## Records supplied
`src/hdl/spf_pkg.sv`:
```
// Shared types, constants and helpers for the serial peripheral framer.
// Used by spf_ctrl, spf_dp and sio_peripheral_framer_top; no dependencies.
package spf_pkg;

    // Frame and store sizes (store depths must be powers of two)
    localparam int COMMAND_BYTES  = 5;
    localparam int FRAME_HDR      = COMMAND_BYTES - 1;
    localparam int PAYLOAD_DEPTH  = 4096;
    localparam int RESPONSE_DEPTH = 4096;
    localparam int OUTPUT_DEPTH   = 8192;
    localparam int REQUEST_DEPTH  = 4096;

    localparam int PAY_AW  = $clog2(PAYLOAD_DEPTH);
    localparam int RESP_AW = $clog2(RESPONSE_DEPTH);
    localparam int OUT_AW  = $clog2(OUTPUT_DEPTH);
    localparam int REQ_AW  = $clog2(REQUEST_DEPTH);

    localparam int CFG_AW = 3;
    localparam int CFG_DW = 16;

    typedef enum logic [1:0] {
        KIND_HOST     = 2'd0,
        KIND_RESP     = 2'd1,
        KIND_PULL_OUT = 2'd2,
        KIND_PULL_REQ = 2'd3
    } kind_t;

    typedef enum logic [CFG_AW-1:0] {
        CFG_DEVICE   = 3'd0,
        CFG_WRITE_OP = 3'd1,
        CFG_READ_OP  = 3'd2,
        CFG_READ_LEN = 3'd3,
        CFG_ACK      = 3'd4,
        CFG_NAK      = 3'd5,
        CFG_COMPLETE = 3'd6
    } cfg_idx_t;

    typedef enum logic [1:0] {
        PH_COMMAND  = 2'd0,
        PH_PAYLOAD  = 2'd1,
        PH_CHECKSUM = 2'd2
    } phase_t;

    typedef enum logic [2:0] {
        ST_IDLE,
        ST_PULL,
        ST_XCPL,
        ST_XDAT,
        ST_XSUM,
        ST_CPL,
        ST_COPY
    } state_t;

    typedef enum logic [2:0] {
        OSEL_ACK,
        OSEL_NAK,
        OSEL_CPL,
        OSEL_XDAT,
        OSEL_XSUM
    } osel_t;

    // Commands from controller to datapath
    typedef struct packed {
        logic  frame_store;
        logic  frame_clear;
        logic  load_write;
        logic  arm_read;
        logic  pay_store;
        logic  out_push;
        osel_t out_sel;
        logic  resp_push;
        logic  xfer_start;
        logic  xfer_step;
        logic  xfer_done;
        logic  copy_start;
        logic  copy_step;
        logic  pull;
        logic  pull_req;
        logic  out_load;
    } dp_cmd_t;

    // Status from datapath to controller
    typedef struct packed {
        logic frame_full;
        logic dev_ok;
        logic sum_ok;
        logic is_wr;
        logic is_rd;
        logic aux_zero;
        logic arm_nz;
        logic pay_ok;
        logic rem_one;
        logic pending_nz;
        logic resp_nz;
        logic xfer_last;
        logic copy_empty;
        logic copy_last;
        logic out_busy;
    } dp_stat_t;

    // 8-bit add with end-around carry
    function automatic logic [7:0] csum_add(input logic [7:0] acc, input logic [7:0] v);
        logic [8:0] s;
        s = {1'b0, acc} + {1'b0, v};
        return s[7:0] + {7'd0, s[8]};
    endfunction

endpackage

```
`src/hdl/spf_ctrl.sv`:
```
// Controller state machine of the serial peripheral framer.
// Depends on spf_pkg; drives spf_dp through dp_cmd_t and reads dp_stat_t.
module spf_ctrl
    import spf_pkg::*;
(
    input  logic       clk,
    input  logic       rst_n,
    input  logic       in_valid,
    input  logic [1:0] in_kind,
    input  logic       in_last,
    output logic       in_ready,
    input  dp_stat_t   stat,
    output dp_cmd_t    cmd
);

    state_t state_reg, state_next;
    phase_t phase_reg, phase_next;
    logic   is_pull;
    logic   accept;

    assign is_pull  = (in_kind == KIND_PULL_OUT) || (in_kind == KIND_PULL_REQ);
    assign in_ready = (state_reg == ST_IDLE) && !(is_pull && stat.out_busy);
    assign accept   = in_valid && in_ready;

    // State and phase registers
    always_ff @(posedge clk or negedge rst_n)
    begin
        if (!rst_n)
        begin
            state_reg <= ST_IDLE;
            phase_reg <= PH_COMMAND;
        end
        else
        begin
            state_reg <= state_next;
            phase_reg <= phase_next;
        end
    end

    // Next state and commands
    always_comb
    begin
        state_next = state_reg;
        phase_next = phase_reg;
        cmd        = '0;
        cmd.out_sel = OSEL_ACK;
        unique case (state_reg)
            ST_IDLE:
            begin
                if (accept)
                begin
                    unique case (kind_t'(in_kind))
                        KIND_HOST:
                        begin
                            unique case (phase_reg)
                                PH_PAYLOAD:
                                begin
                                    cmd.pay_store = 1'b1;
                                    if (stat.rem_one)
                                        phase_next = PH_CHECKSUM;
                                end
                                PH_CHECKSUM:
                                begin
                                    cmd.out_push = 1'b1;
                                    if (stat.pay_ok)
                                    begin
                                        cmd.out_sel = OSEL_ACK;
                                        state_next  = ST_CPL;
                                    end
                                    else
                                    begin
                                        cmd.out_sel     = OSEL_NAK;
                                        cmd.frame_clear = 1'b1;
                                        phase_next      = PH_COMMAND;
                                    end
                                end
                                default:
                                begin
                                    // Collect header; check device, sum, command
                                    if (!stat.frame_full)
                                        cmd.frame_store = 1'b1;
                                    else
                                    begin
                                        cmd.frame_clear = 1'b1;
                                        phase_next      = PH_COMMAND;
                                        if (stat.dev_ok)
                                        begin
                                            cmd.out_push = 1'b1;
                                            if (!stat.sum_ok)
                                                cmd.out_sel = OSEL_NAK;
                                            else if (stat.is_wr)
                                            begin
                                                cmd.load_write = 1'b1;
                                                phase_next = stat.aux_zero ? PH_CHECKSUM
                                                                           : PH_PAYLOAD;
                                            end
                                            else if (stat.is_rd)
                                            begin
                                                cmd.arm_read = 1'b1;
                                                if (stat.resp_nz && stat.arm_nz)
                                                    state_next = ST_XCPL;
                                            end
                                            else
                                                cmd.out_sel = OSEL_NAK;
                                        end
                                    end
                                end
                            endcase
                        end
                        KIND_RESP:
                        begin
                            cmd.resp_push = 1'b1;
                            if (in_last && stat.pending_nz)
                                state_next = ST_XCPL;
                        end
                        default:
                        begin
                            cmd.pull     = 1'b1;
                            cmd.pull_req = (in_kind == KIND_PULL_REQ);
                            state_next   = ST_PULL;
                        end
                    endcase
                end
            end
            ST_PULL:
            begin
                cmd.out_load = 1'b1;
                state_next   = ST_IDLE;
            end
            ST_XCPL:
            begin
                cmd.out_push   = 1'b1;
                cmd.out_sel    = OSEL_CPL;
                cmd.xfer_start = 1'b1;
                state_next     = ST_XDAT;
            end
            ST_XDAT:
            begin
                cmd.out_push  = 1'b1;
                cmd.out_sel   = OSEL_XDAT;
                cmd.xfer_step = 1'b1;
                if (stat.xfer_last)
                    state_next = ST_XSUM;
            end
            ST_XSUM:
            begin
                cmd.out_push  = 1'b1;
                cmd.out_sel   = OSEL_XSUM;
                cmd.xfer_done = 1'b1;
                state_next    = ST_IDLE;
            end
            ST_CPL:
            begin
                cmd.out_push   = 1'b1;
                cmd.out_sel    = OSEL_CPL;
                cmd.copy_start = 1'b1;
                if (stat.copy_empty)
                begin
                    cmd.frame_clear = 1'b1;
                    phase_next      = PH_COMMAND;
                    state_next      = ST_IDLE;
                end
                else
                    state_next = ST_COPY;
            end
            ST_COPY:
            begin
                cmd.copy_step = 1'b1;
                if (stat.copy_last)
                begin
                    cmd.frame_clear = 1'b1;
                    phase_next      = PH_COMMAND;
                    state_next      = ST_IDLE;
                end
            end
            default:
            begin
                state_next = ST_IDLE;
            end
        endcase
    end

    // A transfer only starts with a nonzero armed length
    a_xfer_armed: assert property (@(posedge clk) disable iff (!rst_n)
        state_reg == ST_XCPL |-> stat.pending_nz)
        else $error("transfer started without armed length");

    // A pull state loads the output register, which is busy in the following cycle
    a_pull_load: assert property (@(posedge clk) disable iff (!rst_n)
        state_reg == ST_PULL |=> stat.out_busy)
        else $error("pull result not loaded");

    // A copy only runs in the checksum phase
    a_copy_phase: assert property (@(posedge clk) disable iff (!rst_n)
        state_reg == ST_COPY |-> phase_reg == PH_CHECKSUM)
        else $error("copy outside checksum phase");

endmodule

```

## Task prompt
Copy out all lines above holding "posedge".

## Solution to this exercise
    always_ff @(posedge clk or negedge rst_n)
    a_xfer_armed: assert property (@(posedge clk) disable iff (!rst_n)
    a_pull_load: assert property (@(posedge clk) disable iff (!rst_n)
    a_copy_phase: assert property (@(posedge clk) disable iff (!rst_n)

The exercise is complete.